LokiBot Targets Your Favorite Apps
This cutting-edge malware targets not only the mobile banking applications that you use, but also the non-banking apps such as WhatsApp, Outlook, Skype and other popular social media platforms.
If this wasn’t enough, the malware is even capable of scanning and copying the contacts saved in your mobile phone. Similarly, it can read and send SMS messages from the device as well.
The Threat this Android banking Trojan Poses
Data security is only one part of the threat. The worst part is that LokiBot can lock users from accessing their own mobile phones. The malicious Trojan quickly turns into a ransomware as soon as users try to revoke this app’s admin privileges.
Right after this, the user’s device screens are locked and they won’t open until the supposed “ransom” is paid. The malware targets Android version 4.0 and higher, which is currently the largest pool of Android smartphone users across the globe.
The Trojan’s Modus Operandi
At first, LokiBot would work like just any other Android banking Trojan by showing fake login screens on top of other apps. It steals private user information and also makes the transactions on their behalf.
The Android banking Trojan shows “fake” notifications that users suppose are actually coming from other apps on their phone. The malware then uses this feature to trick users into believing they have received money in their account, prompting them to open their mobile banking app.
When the user taps this notification, the bot shows another overlay on top of the real app for the purpose of phishing. Then, it encrypts the user’s data in a way that it renders the phone almost unusable if the Trojan should be removed. Additionally, users are locked out of their phone at the same time.
More often than not, users try to revoke the special administrator privileges which the Android banking Trojan had asked for initially when it was being installed in the user’s phone. What follows right after this is a ransom note which demands around $70 to $100 from the Trojan’s victims.
At times, it displays messages on the screen such as this one: “Your phone has been locked for watching child pornography.” The payment is requested in Bitcoins and the attackers share instructions on how to transfer the funds via digital wallets.
Android Banking Trojan Sold Online for $2,000
The cybercriminals who have created LokiBot have been selling the Trojan on the dark web to other criminals in their community. If the price listed for the software is deemed correct, the Android banking Trojan is worth $2,000 (in Bitcoins).
This is not the first Android banking Trojan that has been sold on the dark web—there have been other similar malware programs recently posted for sale on hacker forums such as Svpeng, which was discovered in 2013, as well as the ExoBot Trojan that surfaced last year and DoubleLocker, which was discovered by researchers earlier this month.

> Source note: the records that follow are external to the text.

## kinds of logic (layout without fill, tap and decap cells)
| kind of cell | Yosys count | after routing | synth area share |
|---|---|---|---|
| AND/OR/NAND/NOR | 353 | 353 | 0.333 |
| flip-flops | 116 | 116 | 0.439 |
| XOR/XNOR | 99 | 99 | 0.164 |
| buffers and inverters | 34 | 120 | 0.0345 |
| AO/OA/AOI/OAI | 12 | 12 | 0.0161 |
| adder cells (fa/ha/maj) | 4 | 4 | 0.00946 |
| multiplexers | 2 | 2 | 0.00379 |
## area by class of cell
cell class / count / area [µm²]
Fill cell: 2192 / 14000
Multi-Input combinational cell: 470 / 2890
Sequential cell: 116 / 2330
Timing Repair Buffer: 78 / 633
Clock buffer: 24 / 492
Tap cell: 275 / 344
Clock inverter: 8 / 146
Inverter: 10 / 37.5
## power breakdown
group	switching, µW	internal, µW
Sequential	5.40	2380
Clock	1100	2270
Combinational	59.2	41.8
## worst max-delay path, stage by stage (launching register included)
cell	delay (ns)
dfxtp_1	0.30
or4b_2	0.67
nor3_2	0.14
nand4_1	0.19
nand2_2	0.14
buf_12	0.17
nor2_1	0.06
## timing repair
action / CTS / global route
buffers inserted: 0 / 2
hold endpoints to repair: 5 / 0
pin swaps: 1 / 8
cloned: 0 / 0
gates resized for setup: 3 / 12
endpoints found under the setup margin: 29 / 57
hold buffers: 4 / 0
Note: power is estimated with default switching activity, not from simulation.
===== config.mk =====
export PLATFORM = sky130hd
export DESIGN_NAME = multi_cycle_control
export DESIGN_NICKNAME = d
export VERILOG_FILES = /design/src/rtl/multi_cycle_control.sv
export SDC_FILE = /design/constraint.sdc
export NUM_CORES = 1
export LEC_CHECK = 0
export CORE_ASPECT_RATIO = 0.8
export CORE_UTILIZATION = 45
export CTS_CLUSTER_DIAMETER = 30
export CTS_CLUSTER_SIZE = 12
export DETAILED_ROUTE_END_ITERATION = 16
export PLACE_DENSITY = 0.85
export SYNTH_ARGS = -nofsm -noshare
export SYNTH_HDL_FRONTEND = slang
export SYNTH_SLANG_ARGS = --single-unit

===== constraint.sdc =====
create_clock -name clk -period 2.37 [get_ports clk]
set_input_delay 0.5925 -clock clk [delete_from_list [all_inputs] [get_ports clk]]
set_output_delay 0.5925 -clock clk [all_outputs]
set_load 0.02 [all_outputs]

===== src/rtl/multi_cycle_control.sv =====
// Multi-cycle control unit for a small RV32 subset (addi, lw, sw, bne).
// Sequences fetch/decode/execute/memory/writeback and traps on illegal opcodes or memory timeout.
module multi_cycle_control #(
    parameter int DATA_WIDTH  = 32,
    parameter int MEM_TIMEOUT = 15
) (
    input  logic                  clk,
    input  logic                  rst,
    input  logic [DATA_WIDTH-1:0] instr,
    input  logic                  EQ,
    input  logic                  mem_ready,
    output logic                  mem_req,
    output logic                  mem_we,
    output logic                  IRWrite,
    output logic                  PCWrite,
    output logic                  PCsrc,
    output logic                  RegWrite,
    output logic                  ALUsrc,
    output logic [2:0]            ALUctrl,
    output logic [2:0]            ImmSrc,
    output logic                  MemToReg,
    output logic                  trap
);

    typedef enum logic [2:0] {FETCH, DECODE, EXEC, MEM, WB, HALT} state_t;
    typedef enum logic [1:0] {OP_ADDI, OP_LW, OP_SW, OP_BNE} op_t;

    localparam logic [3:0] TIMEOUT = 4'(MEM_TIMEOUT);

    state_t     state;
    op_t        op;
    logic [3:0] wait_cnt;
    logic       req_r;
    logic       fetch_done;
    logic       bne_taken;

    logic unused_instr_bits;
    assign unused_instr_bits = ^{instr[DATA_WIDTH-1:15], instr[11:7]};

    always_ff @(posedge clk or posedge rst) begin
        if (rst) begin
            state    <= FETCH;
            op       <= OP_ADDI;
            wait_cnt <= 4'd0;
            req_r    <= 1'b1;
            mem_we   <= 1'b0;
            RegWrite <= 1'b0;
            ALUsrc   <= 1'b0;
            ALUctrl  <= 3'b000;
            ImmSrc   <= 3'b000;
            MemToReg <= 1'b0;
            trap     <= 1'b0;
        end else begin
            // single-cycle strobes; the case below raises them for the state being entered
            RegWrite <= 1'b0;
            ALUsrc   <= 1'b0;
            ALUctrl  <= 3'b000;
            ImmSrc   <= 3'b000;
            MemToReg <= 1'b0;
            case (state)
                FETCH: begin
                    if (mem_ready) begin
                        state <= DECODE;
                        req_r <= 1'b0;
                    end else if (wait_cnt == TIMEOUT) begin
                        state <= HALT;
                        req_r <= 1'b0;
                        trap  <= 1'b1;
                    end else begin
                        wait_cnt <= wait_cnt + 4'd1;
                    end
                end
                DECODE: begin
                    case ({instr[14:12], instr[6:0]})
                        {3'b000, 7'b0010011}: begin
                            op <= OP_ADDI; state <= EXEC; ALUsrc <= 1'b1;
                        end
                        {3'b010, 7'b0000011}: begin
                            op <= OP_LW; state <= EXEC; ALUsrc <= 1'b1;
                        end
                        {3'b010, 7'b0100011}: begin
                            op <= OP_SW; state <= EXEC; ALUsrc <= 1'b1; ImmSrc <= 3'b001;
                        end
                        {3'b001, 7'b1100011}: begin
                            op <= OP_BNE; state <= EXEC; ALUctrl <= 3'b001; ImmSrc <= 3'b010;
                        end
                        default: begin
                            state <= HALT;
                            trap  <= 1'b1;
                        end
                    endcase
                end
                EXEC: begin
                    case (op)
                        OP_ADDI: begin
                            state    <= WB;
                            RegWrite <= 1'b1;
                        end
                        OP_LW, OP_SW: begin
                            state    <= MEM;
                            req_r    <= 1'b1;
                            mem_we   <= (op == OP_SW);
                            wait_cnt <= 4'd0;
                        end
                        default: begin
                            state    <= FETCH;
                            req_r    <= 1'b1;
                            wait_cnt <= 4'd0;
                        end
                    endcase
                end
                MEM: begin
                    if (mem_ready) begin
                        mem_we <= 1'b0;
                        if (op == OP_SW) begin
                            state    <= FETCH;
                            wait_cnt <= 4'd0;
                        end else begin
                            state    <= WB;
                            req_r    <= 1'b0;
                            RegWrite <= 1'b1;
                            MemToReg <= 1'b1;
                        end
                    end else if (wait_cnt == TIMEOUT) begin
                        state  <= HALT;
                        req_r  <= 1'b0;
                        mem_we <= 1'b0;
                        trap   <= 1'b1;
                    end else begin
                        wait_cnt <= wait_cnt + 4'd1;
                    end
                end
                WB: begin
                    state    <= FETCH;
                    req_r    <= 1'b1;
                    wait_cnt <= 4'd0;
                end
                default: state <= HALT;
            endcase
        end
    end

    // Completion and branch strobes must follow mem_ready/EQ in the same cycle,
    // and are gated by rst so nothing fires while reset is held.
    assign mem_req    = req_r & ~rst;
    assign fetch_done = (state == FETCH) & mem_ready & ~rst;
    assign bne_taken  = (state == EXEC) & (op == OP_BNE) & ~EQ;
    assign IRWrite    = fetch_done;
    assign PCWrite    = fetch_done | bne_taken;
    assign PCsrc      = bne_taken;

endmodule


==> impl_results.rst <==
.. list-table::
   :header-rows: 1

   * - Metric
     - Value
   * - Result of the run
     - finished, final reports clean
   * - Routed Wire Length
     - 2762 um
   * - Area of the core region
     - 2462 um2
   * - Post-synthesis instance area
     - 1169 um2
   * - Number of nets with antenna violations after routing
     - 0
   * - CTS clock-pin slew for the worst setup and hold paths
     - 0.11 ns
   * - Top FF cell, synth
     - sky130_fd_sc_hd__dfrtp_1
   * - Horizontal extent of the die
     - 58.98 um
   * - Global-route wire length before repair
     - 4374 um
   * - Average wire length per cell after detail routing
     - 14.31 um
   * - Final-layout setup total negative slack
     - 0 ns
   * - Clock root cell
     - sky130_fd_sc_hd__clkbuf_4
   * - Number of buffers on the longest clock path
     - 2
   * - First-pass detailed-route iteration total
     - 4
   * - Peak supply drop
     - 0.0001658 V
   * - Routed vias/inst
     - 5.554
   * - Largest net degree at the start of global routing
     - 19
   * - Transition time at the pin with the least slew margin
     - 0.6987 ns
   * - Global-route total usage across every layer
     - 21.10%
   * - Reg2reg path depth
     - 5
   * - Worst skew pair latency
     - 0.30 ns
   * - Largest clock skew in the final design
     - 0.002526 ns
   * - Reg-to-reg slack, setup
     - 0.64 ns
   * - Fraction of final layout cells sized beyond drive strength 1
     - 17.20%
   * - Cell with the most instances after synthesis
     - sky130_fd_sc_hd__dfrtp_1
   * - Max-slew violation count
     - 0
   * - Number of maximum-capacitance constraint violations
     - 0
   * - Die span in y
     - 47.58 um
   * - Hold path depth
     - 1
   * - Setup bufs post-CTS
     - 0
   * - Power density normalized to cell area
     - 371.7 nW/um2
   * - Post-detailed-placement half-perimeter wirelength
     - 2163 um
   * - Critical path's largest stage delay
     - 0.42 ns
   * - Fraction of the yosys area taken by sequential cells
     - 38.65%
   * - Post-synthesis async set-or-reset flop share
     - 100.0%
   * - IO Count
     - 51
   * - Required time of the critical path
     - 1.78 ns
   * - Type of the worst setup path
     - input pin to primary output
   * - Fin area
     - 1548 um2
   * - Count of clock tree sinks
     - 18
   * - Final count of hold timing violations
     - 0
   * - Buffers added on ports
     - 25
   * - Number of buffers inserted by hold repair at cts
     - 0
   * - Via count of the first global-routing pass
     - 1017
   * - Data arrival, critical path
     - 1.65 ns
   * - H-tree level count
     - 1
   * - Max transition margin
     - 53.37%
   * - Initial antenna violation count
     - 0
   * - Highest clock frequency the design can meet
     - 445.8 MHz
   * - Ordered cell list for the critical path
     - clkdlybuf4s50_1 > nor4b_2 > dlygate4sd2_1
   * - Max Fanout on Critical Path
     - 2
   * - End of the worst register-to-register path
     - op[1]
   * - Cells after Synth
     - 122
   * - Clock buffer count from CTS
     - 3
   * - Detailed-route via count
     - 1072
   * - Commonest cells post-synth
     - sky130_fd_sc_hd__dfrtp_1, sky130_fd_sc_hd__a21oi_1, sky130_fd_sc_hd__nor2_1
   * - Timing endpoint of the critical path
     - PCsrc
   * - Number of synthesized register bits
     - 18
   * - Area contributors post-synth
     - sky130_fd_sc_hd__dfrtp_1, sky130_fd_sc_hd__ha_1, sky130_fd_sc_hd__a21oi_1
   * - Final period util
     - 94.65%
   * - Warning count from the yosys run
     - 0
   * - Fin crit period
     - 2.243 ns
   * - DRT iter0 DRCs
     - 44
   * - Sort of element at the start of the critical path
     - input pin
   * - Count of flip-flops with a built-in enable after synthesis
     - 0
   * - Unrepaired setup endpoints after global routing
     - false
   * - Post-synthesis area per instance
     - 9.579 um2
   * - Number of distinct standard cells referenced by the synthesized netlist
     - 51
   * - Total grt overflow
     - 0
   * - DRC violations left
     - 0
   * - Share of the synthesized area in the top cell type
     - 36.40%
   * - Dominant cell type by area after synthesis
     - sky130_fd_sc_hd__dfrtp_1
   * - Die outline area
     - 2806 um2
   * - Routability congestion estimate
     - 0.8456
   * - Leak pwr
     - 0.7440 nW
   * - Starting utilization of the core area
     - 47.46%
   * - Number of failing setup endpoints in the final timing report
     - 0
   * - Nets
     - 199
   * - Post-placement cell area
     - 1509 um2
   * - Layout area overhead
     - 32.44%
   * - Slowest cell on crit path
     - sky130_fd_sc_hd__clkdlybuf4s50_1
   * - Min-Delay Path Class
     - register to register
   * - Diodes inserted
     - 0
   * - Worst setup path startpoint
     - EQ
   * - R2r startpoint
     - state[0]
   * - Clock tree from TritonCTS
     - yes
   * - Critical Path Sink Type
     - primary output
   * - Fill cell instance count of the final layout
     - 207
   * - FP Rows
     - 16
==> registers in the layout, indices dropped and copies added (netlist names) <==
name	cells
mem_we	1
state	3
ALUsrc	1
MemToReg	1
wait_cnt	4
ImmSrc	2
ALUctrl	1
op	2
RegWrite	1
trap	1
req_r	1
==> repair_timing <==
item,CTS,global route
cloned,0,0
endpoints found under the setup margin,4,1
resized for setup,8,2
hold endpoints to repair,0,0
==> placed cells by master, fill, tap and decap left out, types with 2 or more instances in the layout <==
master                            instances
sky130_fd_sc_hd__a21o_1                   3
sky130_fd_sc_hd__a21oi_1                  8
sky130_fd_sc_hd__a31oi_1                  3
sky130_fd_sc_hd__and2_1                   3
sky130_fd_sc_hd__and3_1                   3
sky130_fd_sc_hd__buf_4                   11
sky130_fd_sc_hd__clkbuf_4                 3
sky130_fd_sc_hd__clkdlybuf4s50_1         20
sky130_fd_sc_hd__conb_1                   3
sky130_fd_sc_hd__dfrtp_1                 17
sky130_fd_sc_hd__dlygate4sd2_1            3
sky130_fd_sc_hd__ha_1                     5
sky130_fd_sc_hd__inv_1                    7
sky130_fd_sc_hd__nand2_1                  5
sky130_fd_sc_hd__nand2b_1                 3
sky130_fd_sc_hd__nand3b_1                 2
sky130_fd_sc_hd__nor2_1                   8
sky130_fd_sc_hd__nor2b_1                  4
sky130_fd_sc_hd__nor3b_1                  2
sky130_fd_sc_hd__nor4_1                   2
sky130_fd_sc_hd__o211a_1                  2
sky130_fd_sc_hd__o21ai_0                  4
sky130_fd_sc_hd__o21ai_1                  3
sky130_fd_sc_hd__o22ai_1                  2
==> power breakdown <==
group	switching, mW	internal, mW	total [mW]
combinational	0.0361	0.0352	0.0714
clock	0.102	0.0937	0.195
sequential	0.000517	0.308	0.309
==> how the worst min path moves through the flow <==
stage,startpoint,endpoint
floorplan,wait_cnt[1],wait_cnt[1]
global placement,trap,trap
detailed placement,trap,trap
CTS,trap,trap
global route,trap,trap
finish,trap,trap
==> critical path, delay by kind of cell <==
family | cells | cell delay (ns)
buf+inv | 2 | 0.78
simple gates | 1 | 0.27
==> cell type report <==
cell class,instances,area (um2),share of cell area (%)
well taps,36,45.04,2.910
clock buffers,4,36.28,2.344
flip-flops and latches,18,451.7,29.18
multi-input cells,93,666.9,43.09
inverters,7,26.28,1.698
repair buffers,35,321.6,20.78
==> cells by family (layout without fill, tap and decap cells) <==
group,count (synthesis),count (layout),synth area share (%)
buf+inv,13,46,5.460
fa+ha+maj,5,5,5.353
mux,2,2,1.820
compound gates,39,39,24.20
simple gates,44,44,24.20
other cells,1,3,0.3209
flops,18,18,38.65
==> layer usage <==
metal	wire length, um	up-vias	share of wire [%]	track usage [%]
met5	0	-	0	0
met4	53	0	1.9	8.095
met3	169	6	6.1	3.514
met2	1296	47	47	35.91
met1	1243	504	45	27.64
li1	-	515	-	-
==> per-stage QoR <==
stage / std cells / total power [mW] / hold slack, ns / worst slack (ns) / utilization, %
detailed placement: 189 / 0.3864 / 0.4766 / -0.3691 / 61.28
floorplan: 124 / 0.3470 / 0.4927 / 0.01771 / -
CTS: 193 / 0.5765 / 0.5056 / 0.01692 / 62.65
global route: 193 / 0.6008 / 0.5483 / 0.02967 / 62.86
global placement: 189 / 0.3846 / 0.4811 / -0.3265 / 61.28
finish: 193 / 0.5753 / 0.5038 / 0.1267 / 62.86
(Power assumes the default switching activity.)
File: src/rtl/if_fetch.sv
// Instruction fetch front end: keeps the instruction ROM streaming one word
// per cycle, buffers up to two fetched words for decode, and redirects on
// jump requests from execute without leaking stale instructions.
module if_fetch #(
   parameter logic [31:0] RESET_PC = 32'h0000_0000
) (
   input  logic        clk,
   input  logic        rst,
   input  logic        jump_en_i,
   input  logic [31:0] jump_addr_i,
   output logic        rom_r_en_o,
   output logic [31:0] rom_r_addr_o,
   input  logic [31:0] rom_r_data_i,
   output logic        inst_valid_o,
   input  logic        inst_ready_i,
   output logic [31:0] inst_o,
   output logic [31:0] inst_addr_o
);

   localparam logic [31:0] NOP = 32'h0000_0013;

   logic [31:0] pc;
   logic        inflight;
   logic [31:0] inflight_addr;
   logic [31:0] fifo_addr [2];
   logic [31:0] fifo_inst [2];
   logic        rd_ptr;
   logic        wr_ptr;
   logic [1:0]  occ;
   logic        push;
   logic        pop;
   logic        issue;
   logic [2:0]  pending;
   logic [31:0] head_addr;
   logic [31:0] head_inst;
   logic        unused_jump_lsbs;

   // Byte offset of a jump target is irrelevant: fetches are word aligned.
   assign unused_jump_lsbs = ^jump_addr_i[1:0];

   // Head of the buffer; when the buffer is empty the word returning from the
   // ROM this cycle is presented directly so a new stream costs one cycle.
   always_comb begin
      head_addr = inflight_addr;
      head_inst = rom_r_data_i;
      if (occ != 2'd0) begin
         head_addr = fifo_addr[rd_ptr];
         head_inst = fifo_inst[rd_ptr];
      end
   end

   assign inst_valid_o = ~rst & ~jump_en_i & ((occ != 2'd0) | inflight);
   assign inst_o       = inst_valid_o ? head_inst : NOP;
   assign inst_addr_o  = inst_valid_o ? head_addr : 32'h0000_0000;
   assign pop          = inst_valid_o & inst_ready_i;

   // Returning ROM data is kept unless a jump or reset makes it stale.
   assign push = ~rst & ~jump_en_i & inflight;

   // Words owed to decode after this cycle (buffered plus returning, minus
   // the one consumed now); never underflows because pop implies a word.
   assign pending = {1'b0, occ} + {2'b00, inflight} - {2'b00, pop};
   assign issue   = ~rst & (jump_en_i | (pending < 3'd2));

   assign rom_r_en_o   = issue;
   assign rom_r_addr_o = jump_en_i ? {jump_addr_i[31:2], 2'b00} : pc;

   // Program counter, in-flight tracking and buffer bookkeeping.
   always_ff @(posedge clk) begin
      if (rst) begin
         pc            <= RESET_PC;
         inflight      <= 1'b0;
         inflight_addr <= 32'h0000_0000;
         rd_ptr        <= 1'b0;
         wr_ptr        <= 1'b0;
         occ           <= 2'd0;
      end else begin
         inflight <= issue;
         if (issue) begin
            pc            <= rom_r_addr_o + 32'd4;
            inflight_addr <= rom_r_addr_o;
         end
         if (jump_en_i) begin
            rd_ptr <= 1'b0;
            wr_ptr <= 1'b0;
            occ    <= 2'd0;
         end else begin
            if (push) begin
               wr_ptr <= ~wr_ptr;
            end
            if (pop) begin
               rd_ptr <= ~rd_ptr;
            end
            occ <= occ + {1'b0, push} - {1'b0, pop};
         end
      end
   end

   // Buffer storage; a word pushed and popped in the same cycle passes
   // through harmlessly because both pointers advance together.
   always_ff @(posedge clk) begin
      if (push) begin
         fifo_addr[wr_ptr] <= inflight_addr;
         fifo_inst[wr_ptr] <= rom_r_data_i;
      end
   end

endmodule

What to Do if Your Device is Affected
The good news is that the Android banking Trojan is unable to completely encrypt the user’s data once it infects their device. The ransomware’s encryption function fails and the victims don’t lose their data. Experts note that the files are only renamed and not deleted from the phone.
To remove the lock screen, users need to boot their device’s Safe Mode and revoke Android banking Trojan’s admin access. From there, they can uninstall the infected apps.
Even though the ransomware function may not be LokiBot’s main monetization strategy, the creators of this malware are making a decent chunk of money as a reward for their efforts, as the Bitcoin wallets that are shown along with the ransom notes currently hold Bitcoin values of more than $1.5 million.
To help offer the community an understanding of these security threats, SfyLabs has published a list of apps that the Android banking Trojan seeks to target with fake overlay screens.